## Task brief:
Once the line containing "flip-flops and latches" is found in the records below, return it and each following line exactly, up to and including the line containing "## worst paths after layout", and nothing else.

Excerpts from a dataset:
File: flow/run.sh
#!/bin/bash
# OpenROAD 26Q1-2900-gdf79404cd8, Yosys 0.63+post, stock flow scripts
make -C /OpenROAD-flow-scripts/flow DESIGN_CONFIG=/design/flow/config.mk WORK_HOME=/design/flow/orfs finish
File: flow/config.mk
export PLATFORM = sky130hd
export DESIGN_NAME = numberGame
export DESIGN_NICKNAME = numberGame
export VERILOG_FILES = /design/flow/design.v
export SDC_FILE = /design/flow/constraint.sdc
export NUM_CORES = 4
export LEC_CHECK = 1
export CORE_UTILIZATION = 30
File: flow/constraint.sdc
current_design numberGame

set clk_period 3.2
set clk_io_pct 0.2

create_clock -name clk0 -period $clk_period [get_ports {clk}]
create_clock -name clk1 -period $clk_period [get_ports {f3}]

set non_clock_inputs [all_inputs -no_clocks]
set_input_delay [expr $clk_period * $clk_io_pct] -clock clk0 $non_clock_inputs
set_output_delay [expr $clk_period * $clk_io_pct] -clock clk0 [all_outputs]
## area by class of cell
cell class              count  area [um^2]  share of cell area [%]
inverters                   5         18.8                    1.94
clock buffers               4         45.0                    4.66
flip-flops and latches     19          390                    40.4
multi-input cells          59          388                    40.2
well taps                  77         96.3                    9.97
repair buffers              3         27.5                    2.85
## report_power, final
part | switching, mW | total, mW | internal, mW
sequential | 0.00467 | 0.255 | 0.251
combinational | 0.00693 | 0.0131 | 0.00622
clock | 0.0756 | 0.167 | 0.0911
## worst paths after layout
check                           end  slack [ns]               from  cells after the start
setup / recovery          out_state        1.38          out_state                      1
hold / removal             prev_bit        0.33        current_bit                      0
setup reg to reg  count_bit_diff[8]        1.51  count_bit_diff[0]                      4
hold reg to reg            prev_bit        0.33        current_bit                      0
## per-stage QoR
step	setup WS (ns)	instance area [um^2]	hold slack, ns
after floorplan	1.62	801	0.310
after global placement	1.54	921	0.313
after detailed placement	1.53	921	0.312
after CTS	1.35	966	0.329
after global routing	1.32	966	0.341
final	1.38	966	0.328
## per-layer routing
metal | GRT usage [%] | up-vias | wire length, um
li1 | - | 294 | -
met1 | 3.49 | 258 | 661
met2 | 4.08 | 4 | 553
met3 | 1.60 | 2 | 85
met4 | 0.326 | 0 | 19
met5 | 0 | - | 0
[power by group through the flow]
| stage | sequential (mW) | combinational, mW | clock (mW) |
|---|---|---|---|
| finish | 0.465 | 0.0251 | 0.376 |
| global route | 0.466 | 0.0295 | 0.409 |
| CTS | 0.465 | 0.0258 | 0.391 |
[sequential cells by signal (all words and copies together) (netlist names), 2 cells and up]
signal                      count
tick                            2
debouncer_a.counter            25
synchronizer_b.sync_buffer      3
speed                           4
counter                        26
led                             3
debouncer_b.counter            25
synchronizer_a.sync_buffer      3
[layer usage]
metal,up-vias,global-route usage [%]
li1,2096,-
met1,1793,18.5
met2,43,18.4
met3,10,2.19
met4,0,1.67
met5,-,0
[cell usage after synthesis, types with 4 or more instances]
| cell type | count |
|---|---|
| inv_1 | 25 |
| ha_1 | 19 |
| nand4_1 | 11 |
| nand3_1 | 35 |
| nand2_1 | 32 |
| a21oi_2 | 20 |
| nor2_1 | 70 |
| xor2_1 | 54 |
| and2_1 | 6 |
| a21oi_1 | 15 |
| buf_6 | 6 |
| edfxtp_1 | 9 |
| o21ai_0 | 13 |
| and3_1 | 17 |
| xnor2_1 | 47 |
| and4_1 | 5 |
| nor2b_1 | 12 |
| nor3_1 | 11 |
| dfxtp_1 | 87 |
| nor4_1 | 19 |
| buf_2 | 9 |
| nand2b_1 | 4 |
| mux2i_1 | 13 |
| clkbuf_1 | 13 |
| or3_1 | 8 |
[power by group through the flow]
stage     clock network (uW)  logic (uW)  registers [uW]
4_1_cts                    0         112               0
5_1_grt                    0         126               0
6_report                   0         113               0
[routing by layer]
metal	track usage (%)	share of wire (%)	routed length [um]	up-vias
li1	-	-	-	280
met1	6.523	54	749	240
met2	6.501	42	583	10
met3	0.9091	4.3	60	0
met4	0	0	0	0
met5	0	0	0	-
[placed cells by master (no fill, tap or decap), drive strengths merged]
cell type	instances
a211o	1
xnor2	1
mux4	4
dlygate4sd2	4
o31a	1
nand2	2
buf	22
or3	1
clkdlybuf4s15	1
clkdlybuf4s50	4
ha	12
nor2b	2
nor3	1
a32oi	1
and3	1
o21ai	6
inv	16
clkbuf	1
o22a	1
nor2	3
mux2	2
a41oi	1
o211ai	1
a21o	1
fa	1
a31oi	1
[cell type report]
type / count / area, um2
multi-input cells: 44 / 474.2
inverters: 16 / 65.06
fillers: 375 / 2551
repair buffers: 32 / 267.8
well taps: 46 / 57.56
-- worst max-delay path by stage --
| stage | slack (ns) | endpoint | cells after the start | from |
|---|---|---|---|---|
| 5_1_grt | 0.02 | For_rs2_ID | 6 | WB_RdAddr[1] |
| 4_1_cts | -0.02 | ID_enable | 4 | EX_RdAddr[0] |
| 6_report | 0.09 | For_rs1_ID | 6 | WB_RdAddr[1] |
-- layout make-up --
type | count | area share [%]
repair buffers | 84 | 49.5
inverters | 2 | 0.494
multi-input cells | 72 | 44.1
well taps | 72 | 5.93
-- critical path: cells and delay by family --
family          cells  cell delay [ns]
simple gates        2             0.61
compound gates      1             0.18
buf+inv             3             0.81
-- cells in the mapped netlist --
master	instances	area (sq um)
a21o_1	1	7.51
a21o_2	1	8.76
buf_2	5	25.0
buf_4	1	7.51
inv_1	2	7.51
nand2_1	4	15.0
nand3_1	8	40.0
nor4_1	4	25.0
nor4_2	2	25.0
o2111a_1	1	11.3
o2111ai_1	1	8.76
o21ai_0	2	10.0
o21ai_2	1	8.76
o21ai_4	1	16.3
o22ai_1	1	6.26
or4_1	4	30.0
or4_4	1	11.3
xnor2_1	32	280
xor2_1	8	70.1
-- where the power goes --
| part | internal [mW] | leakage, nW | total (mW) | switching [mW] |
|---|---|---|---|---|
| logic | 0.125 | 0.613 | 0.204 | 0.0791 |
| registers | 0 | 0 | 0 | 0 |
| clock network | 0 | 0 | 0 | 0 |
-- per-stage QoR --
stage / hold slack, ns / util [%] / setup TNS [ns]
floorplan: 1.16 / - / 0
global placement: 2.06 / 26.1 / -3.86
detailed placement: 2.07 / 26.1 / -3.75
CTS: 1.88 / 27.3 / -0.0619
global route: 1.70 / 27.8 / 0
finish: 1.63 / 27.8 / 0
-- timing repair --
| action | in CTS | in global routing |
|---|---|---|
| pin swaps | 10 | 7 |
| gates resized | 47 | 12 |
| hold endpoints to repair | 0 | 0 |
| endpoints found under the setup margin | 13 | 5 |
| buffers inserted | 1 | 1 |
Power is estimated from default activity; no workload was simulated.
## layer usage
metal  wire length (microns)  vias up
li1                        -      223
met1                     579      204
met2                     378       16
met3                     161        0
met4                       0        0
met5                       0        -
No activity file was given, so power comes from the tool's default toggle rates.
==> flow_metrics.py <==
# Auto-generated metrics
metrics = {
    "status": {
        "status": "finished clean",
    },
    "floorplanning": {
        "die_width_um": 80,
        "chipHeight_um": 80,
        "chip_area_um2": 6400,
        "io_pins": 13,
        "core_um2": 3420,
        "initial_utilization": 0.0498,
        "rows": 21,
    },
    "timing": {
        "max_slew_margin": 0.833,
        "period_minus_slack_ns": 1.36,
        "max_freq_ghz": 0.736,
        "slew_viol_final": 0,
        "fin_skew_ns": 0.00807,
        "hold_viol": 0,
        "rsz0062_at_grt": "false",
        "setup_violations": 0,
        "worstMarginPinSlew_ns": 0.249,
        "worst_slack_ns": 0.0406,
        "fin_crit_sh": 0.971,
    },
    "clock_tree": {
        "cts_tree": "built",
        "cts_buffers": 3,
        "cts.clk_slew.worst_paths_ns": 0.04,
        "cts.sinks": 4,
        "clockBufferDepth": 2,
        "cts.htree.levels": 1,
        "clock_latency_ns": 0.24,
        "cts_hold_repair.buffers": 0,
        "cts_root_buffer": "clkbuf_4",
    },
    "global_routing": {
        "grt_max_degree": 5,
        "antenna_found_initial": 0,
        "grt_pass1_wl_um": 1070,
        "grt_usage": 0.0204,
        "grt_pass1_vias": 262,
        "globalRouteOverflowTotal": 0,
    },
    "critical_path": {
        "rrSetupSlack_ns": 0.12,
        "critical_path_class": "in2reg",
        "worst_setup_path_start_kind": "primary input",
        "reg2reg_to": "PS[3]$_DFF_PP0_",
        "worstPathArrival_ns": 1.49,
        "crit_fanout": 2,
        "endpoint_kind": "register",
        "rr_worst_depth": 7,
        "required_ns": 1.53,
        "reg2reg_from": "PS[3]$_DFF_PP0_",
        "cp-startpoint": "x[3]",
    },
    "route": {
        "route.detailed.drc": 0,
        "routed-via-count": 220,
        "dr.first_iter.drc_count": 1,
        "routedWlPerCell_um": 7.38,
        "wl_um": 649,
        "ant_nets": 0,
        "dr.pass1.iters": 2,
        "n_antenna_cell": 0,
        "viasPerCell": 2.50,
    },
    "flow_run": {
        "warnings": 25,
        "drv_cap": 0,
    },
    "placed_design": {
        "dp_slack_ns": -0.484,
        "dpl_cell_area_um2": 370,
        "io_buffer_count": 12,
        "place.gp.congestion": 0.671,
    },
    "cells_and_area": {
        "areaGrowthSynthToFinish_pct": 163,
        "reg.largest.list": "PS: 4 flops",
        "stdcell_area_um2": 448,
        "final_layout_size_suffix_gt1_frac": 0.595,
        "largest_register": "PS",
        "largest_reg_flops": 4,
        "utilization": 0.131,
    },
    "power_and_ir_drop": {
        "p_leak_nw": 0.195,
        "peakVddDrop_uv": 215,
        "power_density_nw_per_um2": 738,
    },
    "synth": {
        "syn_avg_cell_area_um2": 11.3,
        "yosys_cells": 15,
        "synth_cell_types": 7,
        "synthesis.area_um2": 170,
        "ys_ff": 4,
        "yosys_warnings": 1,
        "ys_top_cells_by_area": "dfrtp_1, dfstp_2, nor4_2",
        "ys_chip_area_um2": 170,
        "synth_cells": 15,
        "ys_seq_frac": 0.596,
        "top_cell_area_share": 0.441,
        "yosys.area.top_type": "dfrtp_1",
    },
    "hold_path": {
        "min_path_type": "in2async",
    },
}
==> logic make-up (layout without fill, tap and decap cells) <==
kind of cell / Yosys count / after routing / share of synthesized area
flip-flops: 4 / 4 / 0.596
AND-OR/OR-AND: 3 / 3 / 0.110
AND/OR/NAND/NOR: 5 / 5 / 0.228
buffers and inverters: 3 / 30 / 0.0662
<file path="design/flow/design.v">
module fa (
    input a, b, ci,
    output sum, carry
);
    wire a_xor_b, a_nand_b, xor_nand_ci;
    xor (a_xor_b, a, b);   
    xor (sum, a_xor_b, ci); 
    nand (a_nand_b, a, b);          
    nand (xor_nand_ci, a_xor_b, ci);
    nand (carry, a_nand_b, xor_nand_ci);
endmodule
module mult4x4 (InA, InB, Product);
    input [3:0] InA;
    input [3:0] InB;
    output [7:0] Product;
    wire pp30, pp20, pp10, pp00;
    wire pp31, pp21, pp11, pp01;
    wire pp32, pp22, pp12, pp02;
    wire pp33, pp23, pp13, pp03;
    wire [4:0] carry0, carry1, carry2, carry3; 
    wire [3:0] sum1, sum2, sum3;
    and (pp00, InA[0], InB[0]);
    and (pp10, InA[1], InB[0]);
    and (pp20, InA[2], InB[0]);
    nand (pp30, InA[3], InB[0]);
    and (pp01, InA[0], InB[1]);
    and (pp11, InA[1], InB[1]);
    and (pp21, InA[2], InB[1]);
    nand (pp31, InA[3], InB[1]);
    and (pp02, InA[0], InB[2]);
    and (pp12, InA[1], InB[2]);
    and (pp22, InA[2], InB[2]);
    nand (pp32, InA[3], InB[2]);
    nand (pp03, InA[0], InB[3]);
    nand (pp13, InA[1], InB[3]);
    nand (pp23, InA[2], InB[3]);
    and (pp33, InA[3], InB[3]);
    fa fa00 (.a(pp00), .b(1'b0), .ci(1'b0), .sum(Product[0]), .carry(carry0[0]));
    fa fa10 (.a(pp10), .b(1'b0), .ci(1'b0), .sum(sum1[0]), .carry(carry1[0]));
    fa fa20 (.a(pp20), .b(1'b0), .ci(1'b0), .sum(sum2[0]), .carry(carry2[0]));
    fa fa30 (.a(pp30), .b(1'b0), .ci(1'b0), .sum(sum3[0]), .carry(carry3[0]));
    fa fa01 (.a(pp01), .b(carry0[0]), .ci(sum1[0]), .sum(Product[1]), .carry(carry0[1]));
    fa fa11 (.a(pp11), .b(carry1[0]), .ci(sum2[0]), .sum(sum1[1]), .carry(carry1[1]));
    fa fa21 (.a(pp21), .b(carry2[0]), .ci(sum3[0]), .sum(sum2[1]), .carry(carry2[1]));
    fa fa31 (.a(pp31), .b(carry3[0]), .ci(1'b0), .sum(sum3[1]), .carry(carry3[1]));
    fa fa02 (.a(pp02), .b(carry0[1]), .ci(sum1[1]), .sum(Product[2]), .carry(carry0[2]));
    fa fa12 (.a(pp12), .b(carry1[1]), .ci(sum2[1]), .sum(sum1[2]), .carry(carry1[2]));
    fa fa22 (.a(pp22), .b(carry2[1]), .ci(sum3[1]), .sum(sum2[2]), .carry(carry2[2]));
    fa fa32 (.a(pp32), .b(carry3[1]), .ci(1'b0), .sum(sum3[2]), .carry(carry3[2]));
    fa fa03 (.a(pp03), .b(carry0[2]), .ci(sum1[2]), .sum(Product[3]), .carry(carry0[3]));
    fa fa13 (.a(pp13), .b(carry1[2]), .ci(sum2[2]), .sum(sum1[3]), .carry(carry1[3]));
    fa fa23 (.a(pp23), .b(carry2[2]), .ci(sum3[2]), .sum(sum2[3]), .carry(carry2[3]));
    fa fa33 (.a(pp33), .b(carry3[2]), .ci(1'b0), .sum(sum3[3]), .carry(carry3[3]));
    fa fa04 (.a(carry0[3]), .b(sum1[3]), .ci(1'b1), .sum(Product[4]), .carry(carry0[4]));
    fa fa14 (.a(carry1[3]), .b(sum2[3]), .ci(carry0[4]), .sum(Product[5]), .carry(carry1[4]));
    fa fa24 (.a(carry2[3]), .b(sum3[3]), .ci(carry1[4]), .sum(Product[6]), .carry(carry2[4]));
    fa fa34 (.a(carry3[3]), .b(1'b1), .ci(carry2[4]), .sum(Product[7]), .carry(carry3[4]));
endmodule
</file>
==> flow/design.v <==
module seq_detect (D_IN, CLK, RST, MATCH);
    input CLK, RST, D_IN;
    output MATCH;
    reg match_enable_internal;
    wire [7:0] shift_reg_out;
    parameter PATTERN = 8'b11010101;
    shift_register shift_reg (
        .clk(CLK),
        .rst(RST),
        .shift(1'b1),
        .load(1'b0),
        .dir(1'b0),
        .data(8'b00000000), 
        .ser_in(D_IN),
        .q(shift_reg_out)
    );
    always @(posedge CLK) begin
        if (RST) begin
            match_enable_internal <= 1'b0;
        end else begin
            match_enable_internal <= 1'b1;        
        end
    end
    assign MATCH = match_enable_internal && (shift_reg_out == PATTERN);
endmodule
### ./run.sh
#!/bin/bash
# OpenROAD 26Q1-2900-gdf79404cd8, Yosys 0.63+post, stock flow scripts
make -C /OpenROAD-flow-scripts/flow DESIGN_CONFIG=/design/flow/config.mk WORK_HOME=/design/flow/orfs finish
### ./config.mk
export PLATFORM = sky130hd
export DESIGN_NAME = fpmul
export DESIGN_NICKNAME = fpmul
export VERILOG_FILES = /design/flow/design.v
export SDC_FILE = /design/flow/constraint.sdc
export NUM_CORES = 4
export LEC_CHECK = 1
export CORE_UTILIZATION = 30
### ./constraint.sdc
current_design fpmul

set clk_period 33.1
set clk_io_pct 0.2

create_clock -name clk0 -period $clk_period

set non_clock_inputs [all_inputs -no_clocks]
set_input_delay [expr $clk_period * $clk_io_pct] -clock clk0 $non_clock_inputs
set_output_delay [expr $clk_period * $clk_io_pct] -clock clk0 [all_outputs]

## The completed task:
flip-flops and latches     19          390                    40.4
multi-input cells          59          388                    40.2
well taps                  77         96.3                    9.97
repair buffers              3         27.5                    2.85
## report_power, final
part | switching, mW | total, mW | internal, mW
sequential | 0.00467 | 0.255 | 0.251
combinational | 0.00693 | 0.0131 | 0.00622
clock | 0.0756 | 0.167 | 0.0911
## worst paths after layout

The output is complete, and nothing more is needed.